PROBLEM TO WORK ON: From the records, pick out and copy each line containing "timing".

(Beginning of DATA SUPPLIED)

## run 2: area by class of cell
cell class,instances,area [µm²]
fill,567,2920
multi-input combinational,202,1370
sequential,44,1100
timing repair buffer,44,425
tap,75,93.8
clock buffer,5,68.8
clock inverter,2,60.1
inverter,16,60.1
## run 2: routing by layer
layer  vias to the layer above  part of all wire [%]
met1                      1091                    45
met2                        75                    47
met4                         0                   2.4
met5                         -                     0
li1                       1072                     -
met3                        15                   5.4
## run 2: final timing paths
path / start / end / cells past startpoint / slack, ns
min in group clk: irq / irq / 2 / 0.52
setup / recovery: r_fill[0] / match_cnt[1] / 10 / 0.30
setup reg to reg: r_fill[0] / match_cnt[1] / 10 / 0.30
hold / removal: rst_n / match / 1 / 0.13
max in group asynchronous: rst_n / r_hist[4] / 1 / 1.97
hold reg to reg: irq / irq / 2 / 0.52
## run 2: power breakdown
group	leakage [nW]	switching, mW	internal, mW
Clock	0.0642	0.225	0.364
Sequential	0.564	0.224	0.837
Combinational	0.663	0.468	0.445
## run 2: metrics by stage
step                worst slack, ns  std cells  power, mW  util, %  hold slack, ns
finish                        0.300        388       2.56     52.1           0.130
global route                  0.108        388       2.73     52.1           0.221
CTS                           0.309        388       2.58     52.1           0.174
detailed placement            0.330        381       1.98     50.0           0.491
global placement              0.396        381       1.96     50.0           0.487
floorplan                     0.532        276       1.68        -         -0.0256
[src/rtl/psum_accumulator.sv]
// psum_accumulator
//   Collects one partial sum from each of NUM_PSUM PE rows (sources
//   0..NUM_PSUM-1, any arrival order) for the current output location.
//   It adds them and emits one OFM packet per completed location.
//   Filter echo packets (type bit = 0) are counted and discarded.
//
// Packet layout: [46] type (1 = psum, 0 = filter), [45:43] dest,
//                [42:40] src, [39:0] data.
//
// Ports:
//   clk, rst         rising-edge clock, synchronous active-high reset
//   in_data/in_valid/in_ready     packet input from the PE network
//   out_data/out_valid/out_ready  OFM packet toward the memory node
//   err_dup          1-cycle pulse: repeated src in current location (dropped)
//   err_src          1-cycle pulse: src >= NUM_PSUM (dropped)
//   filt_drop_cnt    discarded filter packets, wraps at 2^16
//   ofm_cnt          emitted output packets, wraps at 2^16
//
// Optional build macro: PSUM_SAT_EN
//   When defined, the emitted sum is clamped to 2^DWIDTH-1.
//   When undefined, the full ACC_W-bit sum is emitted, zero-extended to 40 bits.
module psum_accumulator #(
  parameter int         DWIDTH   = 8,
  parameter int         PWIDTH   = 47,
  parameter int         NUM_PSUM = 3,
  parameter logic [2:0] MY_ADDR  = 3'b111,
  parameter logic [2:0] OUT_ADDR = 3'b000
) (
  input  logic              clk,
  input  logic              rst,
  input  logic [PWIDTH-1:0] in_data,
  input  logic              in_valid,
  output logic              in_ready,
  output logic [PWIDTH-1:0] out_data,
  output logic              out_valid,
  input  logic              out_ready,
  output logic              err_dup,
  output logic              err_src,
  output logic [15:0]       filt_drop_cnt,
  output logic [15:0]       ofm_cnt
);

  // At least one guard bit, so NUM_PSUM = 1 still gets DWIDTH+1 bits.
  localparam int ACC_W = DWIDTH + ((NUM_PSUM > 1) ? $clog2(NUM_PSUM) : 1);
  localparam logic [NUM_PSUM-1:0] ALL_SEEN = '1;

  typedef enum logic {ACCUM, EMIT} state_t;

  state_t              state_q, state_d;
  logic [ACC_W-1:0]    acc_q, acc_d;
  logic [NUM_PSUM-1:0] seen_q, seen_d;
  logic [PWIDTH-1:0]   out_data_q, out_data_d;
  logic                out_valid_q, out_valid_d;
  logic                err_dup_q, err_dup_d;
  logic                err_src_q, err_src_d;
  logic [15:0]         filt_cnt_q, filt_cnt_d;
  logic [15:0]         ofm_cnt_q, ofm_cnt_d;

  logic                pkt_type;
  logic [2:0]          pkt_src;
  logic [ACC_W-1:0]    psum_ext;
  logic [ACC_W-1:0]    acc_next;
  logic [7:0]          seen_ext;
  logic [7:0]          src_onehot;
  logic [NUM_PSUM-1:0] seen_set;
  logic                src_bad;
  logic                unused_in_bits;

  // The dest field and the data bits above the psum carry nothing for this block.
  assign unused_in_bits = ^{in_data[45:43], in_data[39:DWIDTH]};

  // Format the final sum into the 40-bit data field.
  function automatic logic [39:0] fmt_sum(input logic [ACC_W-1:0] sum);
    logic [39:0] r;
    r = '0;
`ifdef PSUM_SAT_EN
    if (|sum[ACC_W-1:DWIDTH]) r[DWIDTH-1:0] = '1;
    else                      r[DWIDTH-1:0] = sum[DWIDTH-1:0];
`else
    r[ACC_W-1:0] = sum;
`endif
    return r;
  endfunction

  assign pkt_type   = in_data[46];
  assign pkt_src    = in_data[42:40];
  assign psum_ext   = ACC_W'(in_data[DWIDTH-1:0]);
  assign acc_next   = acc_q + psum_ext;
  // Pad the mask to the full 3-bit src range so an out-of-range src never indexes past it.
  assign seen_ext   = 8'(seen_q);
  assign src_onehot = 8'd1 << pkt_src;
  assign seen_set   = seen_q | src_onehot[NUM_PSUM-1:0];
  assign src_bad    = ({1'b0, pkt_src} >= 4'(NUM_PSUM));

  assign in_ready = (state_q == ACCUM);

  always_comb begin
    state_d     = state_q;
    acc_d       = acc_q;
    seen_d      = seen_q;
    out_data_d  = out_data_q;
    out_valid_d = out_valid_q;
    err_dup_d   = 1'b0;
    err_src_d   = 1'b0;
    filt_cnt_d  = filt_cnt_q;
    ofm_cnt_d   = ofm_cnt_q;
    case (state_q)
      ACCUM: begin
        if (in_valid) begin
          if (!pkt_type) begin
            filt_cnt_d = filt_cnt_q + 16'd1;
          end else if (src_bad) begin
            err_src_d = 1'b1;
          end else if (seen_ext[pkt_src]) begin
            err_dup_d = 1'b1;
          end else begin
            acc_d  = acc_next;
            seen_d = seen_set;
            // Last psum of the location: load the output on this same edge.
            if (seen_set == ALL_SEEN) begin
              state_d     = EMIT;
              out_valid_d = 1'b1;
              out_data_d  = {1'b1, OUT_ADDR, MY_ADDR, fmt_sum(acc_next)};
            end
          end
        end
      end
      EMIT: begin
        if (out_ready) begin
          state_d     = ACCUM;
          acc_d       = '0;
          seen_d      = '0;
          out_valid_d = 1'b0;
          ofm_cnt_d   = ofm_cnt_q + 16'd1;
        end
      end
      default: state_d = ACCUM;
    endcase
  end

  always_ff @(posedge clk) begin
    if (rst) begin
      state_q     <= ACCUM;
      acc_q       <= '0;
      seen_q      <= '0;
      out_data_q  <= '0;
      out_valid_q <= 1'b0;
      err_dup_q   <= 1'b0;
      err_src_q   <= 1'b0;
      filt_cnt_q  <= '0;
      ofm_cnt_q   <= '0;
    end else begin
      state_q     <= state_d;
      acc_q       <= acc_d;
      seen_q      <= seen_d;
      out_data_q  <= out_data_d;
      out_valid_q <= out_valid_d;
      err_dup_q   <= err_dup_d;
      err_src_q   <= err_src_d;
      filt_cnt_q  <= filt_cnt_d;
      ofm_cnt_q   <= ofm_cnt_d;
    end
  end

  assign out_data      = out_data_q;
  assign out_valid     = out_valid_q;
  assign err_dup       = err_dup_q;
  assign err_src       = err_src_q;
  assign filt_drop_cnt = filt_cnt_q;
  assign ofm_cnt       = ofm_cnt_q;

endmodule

(End of DATA SUPPLIED)
(Beginning of DATA SUPPLIED)

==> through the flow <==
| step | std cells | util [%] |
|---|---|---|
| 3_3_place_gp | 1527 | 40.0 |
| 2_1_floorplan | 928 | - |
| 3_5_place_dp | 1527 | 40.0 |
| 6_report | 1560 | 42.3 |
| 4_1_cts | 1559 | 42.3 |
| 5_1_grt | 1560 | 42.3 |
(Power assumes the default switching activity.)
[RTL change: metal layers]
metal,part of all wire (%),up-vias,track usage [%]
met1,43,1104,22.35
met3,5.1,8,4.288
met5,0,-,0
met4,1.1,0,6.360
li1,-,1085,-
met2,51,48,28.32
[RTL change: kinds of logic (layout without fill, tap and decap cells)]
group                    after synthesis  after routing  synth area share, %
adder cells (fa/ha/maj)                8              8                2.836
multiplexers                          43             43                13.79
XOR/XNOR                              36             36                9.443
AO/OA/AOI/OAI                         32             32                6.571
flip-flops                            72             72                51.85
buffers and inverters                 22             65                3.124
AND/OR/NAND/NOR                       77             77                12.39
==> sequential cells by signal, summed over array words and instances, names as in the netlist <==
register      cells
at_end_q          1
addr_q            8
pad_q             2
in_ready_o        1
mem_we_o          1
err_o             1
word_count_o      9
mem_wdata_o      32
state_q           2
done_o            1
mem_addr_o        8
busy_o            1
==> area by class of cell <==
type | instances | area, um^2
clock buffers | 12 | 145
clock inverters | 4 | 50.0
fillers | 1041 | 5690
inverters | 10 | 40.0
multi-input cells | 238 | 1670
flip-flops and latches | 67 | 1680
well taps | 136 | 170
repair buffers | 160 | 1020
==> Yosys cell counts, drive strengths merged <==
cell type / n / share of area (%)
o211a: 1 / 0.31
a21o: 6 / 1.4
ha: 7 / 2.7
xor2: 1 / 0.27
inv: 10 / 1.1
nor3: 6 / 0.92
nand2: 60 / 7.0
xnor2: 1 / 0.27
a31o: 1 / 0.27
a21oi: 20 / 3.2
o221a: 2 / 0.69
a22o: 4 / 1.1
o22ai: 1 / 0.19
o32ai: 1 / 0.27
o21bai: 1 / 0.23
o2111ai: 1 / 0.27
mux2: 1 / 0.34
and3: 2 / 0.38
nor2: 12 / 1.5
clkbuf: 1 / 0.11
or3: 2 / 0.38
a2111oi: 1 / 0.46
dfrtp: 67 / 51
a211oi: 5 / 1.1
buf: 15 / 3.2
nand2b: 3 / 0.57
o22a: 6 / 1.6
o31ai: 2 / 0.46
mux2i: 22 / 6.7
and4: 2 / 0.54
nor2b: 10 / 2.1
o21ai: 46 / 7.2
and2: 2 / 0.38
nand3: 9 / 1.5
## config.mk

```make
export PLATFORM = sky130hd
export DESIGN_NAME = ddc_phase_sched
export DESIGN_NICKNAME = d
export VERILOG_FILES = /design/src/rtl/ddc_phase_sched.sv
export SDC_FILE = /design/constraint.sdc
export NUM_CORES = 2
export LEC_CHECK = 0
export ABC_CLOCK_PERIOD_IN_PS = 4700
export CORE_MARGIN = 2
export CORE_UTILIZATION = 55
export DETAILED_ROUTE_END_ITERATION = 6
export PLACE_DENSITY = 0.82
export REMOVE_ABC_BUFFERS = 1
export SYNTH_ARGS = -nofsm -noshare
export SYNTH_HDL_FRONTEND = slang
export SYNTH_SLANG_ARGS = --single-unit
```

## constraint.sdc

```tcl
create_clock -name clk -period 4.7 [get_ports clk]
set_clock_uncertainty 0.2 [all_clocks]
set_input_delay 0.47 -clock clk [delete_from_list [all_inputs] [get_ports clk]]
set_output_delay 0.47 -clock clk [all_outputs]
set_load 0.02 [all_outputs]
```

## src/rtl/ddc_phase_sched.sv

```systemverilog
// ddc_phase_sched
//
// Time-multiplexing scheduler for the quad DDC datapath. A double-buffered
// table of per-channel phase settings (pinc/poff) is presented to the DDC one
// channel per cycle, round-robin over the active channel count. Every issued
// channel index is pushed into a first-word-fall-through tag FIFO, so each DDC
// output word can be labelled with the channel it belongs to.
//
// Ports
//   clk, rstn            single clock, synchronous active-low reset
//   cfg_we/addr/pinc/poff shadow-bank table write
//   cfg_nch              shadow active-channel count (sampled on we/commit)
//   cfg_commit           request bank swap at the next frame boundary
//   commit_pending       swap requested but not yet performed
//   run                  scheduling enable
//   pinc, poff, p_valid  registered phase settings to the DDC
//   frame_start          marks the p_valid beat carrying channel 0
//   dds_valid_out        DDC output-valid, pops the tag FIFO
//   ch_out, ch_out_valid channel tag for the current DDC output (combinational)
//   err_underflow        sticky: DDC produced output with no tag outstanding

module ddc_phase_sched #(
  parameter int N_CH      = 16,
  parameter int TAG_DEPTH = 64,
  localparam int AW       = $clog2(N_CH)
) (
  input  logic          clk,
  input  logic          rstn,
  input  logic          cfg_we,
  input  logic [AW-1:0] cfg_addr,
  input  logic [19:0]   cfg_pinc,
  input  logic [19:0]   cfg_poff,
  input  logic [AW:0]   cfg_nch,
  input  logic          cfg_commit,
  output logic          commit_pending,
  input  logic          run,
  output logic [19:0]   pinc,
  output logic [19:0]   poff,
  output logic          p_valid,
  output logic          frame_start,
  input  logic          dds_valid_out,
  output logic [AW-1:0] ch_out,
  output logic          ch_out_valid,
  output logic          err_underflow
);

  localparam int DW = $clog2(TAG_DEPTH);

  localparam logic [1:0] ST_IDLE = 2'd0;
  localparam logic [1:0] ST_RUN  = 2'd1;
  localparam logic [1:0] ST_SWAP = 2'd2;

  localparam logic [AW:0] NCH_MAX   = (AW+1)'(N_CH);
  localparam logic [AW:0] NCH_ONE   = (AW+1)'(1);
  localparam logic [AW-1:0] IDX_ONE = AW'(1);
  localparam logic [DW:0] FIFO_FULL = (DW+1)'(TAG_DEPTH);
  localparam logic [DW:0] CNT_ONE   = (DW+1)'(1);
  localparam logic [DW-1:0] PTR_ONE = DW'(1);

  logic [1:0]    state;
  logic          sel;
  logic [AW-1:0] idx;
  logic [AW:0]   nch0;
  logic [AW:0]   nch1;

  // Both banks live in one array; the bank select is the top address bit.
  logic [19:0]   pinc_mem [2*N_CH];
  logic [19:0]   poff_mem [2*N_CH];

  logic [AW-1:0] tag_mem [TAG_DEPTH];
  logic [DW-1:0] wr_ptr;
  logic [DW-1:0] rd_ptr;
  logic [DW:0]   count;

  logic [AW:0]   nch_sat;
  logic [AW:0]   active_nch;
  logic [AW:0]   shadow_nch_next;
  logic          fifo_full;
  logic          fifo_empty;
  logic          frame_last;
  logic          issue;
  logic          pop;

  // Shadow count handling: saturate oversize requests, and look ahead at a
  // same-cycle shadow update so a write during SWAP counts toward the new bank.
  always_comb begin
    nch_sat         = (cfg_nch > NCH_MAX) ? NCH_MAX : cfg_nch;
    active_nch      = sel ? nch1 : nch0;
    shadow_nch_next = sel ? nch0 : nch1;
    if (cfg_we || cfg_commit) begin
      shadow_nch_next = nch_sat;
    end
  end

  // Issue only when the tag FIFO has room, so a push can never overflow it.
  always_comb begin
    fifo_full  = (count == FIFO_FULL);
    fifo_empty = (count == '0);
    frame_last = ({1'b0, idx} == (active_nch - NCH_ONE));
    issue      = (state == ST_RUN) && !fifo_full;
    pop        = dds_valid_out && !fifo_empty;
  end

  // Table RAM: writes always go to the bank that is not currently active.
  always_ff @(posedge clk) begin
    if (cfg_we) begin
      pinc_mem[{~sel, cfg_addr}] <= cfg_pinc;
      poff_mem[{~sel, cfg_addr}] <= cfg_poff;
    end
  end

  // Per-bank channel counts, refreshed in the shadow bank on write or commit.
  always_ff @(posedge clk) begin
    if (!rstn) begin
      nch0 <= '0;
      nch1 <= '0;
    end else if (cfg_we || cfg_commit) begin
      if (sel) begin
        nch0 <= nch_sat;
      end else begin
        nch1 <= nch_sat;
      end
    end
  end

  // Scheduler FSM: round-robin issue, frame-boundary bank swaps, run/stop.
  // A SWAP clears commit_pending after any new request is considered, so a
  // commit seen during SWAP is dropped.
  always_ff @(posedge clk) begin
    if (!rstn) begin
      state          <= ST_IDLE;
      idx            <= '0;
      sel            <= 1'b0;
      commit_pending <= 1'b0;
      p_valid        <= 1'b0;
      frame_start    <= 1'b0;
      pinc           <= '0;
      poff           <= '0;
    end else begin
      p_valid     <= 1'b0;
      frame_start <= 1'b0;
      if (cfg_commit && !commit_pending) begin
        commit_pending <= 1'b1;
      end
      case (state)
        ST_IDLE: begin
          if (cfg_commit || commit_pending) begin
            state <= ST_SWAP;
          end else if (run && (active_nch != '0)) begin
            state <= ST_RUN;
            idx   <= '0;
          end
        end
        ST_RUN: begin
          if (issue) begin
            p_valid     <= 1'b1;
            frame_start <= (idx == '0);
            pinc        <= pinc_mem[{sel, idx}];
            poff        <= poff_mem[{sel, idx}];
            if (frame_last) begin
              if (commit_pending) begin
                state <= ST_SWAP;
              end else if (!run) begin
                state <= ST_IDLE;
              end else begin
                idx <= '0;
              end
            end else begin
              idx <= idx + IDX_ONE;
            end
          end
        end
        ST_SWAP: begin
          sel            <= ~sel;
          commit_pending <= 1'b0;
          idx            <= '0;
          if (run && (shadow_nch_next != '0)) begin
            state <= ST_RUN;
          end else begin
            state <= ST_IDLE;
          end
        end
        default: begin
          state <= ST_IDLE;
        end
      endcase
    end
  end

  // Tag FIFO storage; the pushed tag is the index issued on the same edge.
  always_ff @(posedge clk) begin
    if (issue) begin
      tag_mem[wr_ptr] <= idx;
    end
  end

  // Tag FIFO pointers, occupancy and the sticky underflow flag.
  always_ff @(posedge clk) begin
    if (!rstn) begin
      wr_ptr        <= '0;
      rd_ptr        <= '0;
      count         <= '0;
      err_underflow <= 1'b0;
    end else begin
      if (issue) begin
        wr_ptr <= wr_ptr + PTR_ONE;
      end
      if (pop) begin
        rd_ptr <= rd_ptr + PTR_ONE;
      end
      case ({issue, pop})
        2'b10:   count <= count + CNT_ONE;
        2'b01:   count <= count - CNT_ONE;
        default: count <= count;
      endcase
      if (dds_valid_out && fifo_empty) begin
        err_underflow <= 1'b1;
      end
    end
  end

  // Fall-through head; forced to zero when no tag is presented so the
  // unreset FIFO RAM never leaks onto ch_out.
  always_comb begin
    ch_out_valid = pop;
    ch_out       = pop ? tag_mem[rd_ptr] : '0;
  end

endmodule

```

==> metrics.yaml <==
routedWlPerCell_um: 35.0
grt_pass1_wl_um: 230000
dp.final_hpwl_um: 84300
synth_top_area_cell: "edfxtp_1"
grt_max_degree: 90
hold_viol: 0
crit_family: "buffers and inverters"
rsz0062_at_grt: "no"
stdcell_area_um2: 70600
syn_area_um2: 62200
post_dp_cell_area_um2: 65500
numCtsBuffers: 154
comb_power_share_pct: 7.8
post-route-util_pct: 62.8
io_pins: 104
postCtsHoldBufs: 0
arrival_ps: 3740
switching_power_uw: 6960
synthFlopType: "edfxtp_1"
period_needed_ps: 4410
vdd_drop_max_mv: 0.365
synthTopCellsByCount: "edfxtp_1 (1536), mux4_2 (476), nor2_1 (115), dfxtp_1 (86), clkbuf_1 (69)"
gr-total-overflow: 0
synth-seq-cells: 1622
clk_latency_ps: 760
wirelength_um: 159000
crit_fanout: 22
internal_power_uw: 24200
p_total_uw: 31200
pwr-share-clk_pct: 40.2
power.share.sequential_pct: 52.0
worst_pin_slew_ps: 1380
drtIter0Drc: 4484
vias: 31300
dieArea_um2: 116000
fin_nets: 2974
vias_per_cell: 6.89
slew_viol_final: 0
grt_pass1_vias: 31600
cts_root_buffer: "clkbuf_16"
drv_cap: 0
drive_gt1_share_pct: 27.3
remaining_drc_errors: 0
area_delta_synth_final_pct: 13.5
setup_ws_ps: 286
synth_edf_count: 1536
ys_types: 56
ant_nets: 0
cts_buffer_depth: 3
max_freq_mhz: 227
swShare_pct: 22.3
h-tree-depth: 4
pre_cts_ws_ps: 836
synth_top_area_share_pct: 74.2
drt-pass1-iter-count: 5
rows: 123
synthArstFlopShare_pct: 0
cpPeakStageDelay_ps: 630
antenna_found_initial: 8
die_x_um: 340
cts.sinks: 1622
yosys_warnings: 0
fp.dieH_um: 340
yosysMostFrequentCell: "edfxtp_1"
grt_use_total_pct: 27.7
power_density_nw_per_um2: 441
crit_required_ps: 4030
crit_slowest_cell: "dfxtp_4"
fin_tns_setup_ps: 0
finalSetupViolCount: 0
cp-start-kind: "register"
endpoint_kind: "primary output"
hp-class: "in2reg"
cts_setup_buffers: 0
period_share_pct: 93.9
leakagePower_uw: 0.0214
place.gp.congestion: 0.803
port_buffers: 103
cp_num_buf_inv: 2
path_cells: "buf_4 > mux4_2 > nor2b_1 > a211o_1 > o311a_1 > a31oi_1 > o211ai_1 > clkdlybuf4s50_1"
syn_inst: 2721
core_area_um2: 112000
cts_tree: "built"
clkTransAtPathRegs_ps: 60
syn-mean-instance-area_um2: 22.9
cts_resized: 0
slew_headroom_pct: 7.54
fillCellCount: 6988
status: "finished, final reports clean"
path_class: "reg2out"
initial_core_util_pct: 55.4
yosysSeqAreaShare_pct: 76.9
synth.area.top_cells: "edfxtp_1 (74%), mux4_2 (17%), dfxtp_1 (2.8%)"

(End of DATA SUPPLIED)

COMPLETED TASK:
timing repair buffer,44,425
## run 2: final timing paths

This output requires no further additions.